## Exercise description
Which of the lines below holds the string "length"? Copy every line that does.

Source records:

· · ·

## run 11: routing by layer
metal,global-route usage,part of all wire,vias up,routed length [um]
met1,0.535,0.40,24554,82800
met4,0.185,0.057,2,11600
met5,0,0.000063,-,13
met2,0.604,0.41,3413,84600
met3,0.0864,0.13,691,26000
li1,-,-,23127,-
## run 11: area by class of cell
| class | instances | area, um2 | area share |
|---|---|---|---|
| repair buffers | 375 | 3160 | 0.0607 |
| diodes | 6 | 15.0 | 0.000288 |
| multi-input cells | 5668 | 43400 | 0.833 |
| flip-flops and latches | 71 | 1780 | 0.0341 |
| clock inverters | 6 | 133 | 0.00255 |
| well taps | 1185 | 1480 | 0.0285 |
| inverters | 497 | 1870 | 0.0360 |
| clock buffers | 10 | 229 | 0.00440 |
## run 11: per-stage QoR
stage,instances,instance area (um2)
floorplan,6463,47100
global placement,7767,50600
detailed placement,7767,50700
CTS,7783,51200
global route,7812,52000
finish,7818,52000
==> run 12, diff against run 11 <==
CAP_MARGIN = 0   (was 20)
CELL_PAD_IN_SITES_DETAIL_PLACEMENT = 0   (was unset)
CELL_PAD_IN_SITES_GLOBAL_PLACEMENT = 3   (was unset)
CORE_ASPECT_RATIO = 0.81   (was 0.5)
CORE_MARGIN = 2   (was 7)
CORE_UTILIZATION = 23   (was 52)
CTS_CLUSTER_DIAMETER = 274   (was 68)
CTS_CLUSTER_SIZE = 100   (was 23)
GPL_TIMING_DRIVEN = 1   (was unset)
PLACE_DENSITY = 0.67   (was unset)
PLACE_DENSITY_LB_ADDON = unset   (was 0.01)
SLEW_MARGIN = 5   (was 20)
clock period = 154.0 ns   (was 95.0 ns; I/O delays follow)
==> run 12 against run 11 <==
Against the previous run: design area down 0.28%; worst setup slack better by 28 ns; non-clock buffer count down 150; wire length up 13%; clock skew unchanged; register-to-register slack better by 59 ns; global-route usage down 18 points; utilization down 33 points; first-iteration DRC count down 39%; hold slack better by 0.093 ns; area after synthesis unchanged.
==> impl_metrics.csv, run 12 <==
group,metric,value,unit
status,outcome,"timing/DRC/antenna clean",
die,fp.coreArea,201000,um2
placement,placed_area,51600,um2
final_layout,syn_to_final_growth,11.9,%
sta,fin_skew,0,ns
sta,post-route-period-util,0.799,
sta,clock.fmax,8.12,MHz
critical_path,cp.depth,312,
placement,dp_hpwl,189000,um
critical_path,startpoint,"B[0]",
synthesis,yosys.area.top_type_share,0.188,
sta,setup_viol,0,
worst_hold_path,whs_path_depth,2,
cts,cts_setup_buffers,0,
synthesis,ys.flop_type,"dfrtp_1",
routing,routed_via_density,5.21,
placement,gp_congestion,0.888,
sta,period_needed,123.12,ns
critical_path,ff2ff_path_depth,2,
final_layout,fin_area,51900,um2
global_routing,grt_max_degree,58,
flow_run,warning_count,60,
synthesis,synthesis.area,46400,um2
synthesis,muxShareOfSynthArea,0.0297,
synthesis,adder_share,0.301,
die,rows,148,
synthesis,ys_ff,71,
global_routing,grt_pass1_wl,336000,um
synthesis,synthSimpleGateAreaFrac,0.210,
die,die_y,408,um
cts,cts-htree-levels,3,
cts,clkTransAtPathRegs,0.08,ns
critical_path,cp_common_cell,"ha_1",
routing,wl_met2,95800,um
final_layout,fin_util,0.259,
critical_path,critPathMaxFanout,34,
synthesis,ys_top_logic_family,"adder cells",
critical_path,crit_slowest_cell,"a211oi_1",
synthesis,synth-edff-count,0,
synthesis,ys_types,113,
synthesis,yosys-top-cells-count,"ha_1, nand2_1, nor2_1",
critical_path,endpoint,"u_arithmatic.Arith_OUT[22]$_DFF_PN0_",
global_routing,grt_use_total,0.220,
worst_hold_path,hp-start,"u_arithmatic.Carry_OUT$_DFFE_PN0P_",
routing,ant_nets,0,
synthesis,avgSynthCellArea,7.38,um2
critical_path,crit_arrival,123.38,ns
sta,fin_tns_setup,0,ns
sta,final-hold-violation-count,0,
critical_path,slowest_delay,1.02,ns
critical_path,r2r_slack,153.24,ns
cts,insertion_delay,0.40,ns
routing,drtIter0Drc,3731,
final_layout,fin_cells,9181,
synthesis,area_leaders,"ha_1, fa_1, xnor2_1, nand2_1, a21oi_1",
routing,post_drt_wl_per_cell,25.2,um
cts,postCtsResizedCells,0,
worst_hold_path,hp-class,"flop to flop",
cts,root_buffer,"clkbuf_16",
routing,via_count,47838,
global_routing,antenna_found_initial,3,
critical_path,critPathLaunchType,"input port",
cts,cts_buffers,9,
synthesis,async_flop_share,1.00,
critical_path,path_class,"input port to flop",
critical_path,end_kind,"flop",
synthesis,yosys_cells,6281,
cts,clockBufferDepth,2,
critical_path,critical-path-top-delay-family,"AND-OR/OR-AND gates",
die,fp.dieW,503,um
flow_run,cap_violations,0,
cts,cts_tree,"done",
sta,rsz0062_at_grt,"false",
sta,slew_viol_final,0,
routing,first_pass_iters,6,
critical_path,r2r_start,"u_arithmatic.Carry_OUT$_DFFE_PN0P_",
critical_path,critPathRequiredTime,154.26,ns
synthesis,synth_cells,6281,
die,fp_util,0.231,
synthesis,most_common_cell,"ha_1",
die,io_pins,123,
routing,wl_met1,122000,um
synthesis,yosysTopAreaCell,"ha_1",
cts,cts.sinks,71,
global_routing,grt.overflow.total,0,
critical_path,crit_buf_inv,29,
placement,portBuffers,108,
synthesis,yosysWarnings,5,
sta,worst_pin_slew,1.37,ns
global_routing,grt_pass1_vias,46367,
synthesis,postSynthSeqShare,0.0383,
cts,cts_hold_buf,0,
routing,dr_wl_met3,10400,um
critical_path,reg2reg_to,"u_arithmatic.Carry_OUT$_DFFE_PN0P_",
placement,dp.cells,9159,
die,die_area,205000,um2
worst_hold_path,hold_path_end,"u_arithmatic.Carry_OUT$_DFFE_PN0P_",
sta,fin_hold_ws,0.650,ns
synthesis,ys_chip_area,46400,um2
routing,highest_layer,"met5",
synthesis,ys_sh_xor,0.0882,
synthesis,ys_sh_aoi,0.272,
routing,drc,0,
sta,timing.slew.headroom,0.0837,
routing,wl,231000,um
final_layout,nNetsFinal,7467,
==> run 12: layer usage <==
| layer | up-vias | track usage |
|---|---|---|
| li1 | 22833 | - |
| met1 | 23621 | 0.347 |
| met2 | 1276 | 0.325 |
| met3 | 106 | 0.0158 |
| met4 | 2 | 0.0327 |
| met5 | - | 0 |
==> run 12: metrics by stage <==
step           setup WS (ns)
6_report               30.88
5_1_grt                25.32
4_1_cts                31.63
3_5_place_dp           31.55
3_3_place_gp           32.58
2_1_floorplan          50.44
module RoundRobinArbiter(
    input wire clk,
    input wire asrst,            
    input wire en,
    input wire [2:0] req_vld,
    output reg [2:0] o_grant
);
reg [2:0] last_grant;            
always @(*) begin
    if (en)
        case (last_grant)
            'b001: begin
                if      (req_vld[1]) o_grant = 3'b010;
                else if (req_vld[2]) o_grant = 3'b100;
                else if (req_vld[0]) o_grant = 3'b001;
                else                 o_grant = 3'b000;
            end
            'b010: begin
                if      (req_vld[2]) o_grant = 3'b100;
                else if (req_vld[0]) o_grant = 3'b001;
                else if (req_vld[1]) o_grant = 3'b010;
                else                 o_grant = 3'b000;
            end
            'b100: begin
                if      (req_vld[0]) o_grant = 3'b001;
                else if (req_vld[1]) o_grant = 3'b010;
                else if (req_vld[2]) o_grant = 3'b100;
                else                 o_grant = 3'b000;
            end
            default: o_grant <= 3'b000;
        endcase
    else
        o_grant <= 3'b000;
end
always @(posedge clk or posedge asrst) begin
    if (asrst) last_grant <= 'b100;
    else if (en && (| req_vld)) begin
        last_grant <= o_grant;
    end
end
endmodule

· · ·

## Task response
metal,global-route usage,part of all wire,vias up,routed length [um]
Against the previous run: design area down 0.28%; worst setup slack better by 28 ns; non-clock buffer count down 150; wire length up 13%; clock skew unchanged; register-to-register slack better by 59 ns; global-route usage down 18 points; utilization down 33 points; first-iteration DRC count down 39%; hold slack better by 0.093 ns; area after synthesis unchanged.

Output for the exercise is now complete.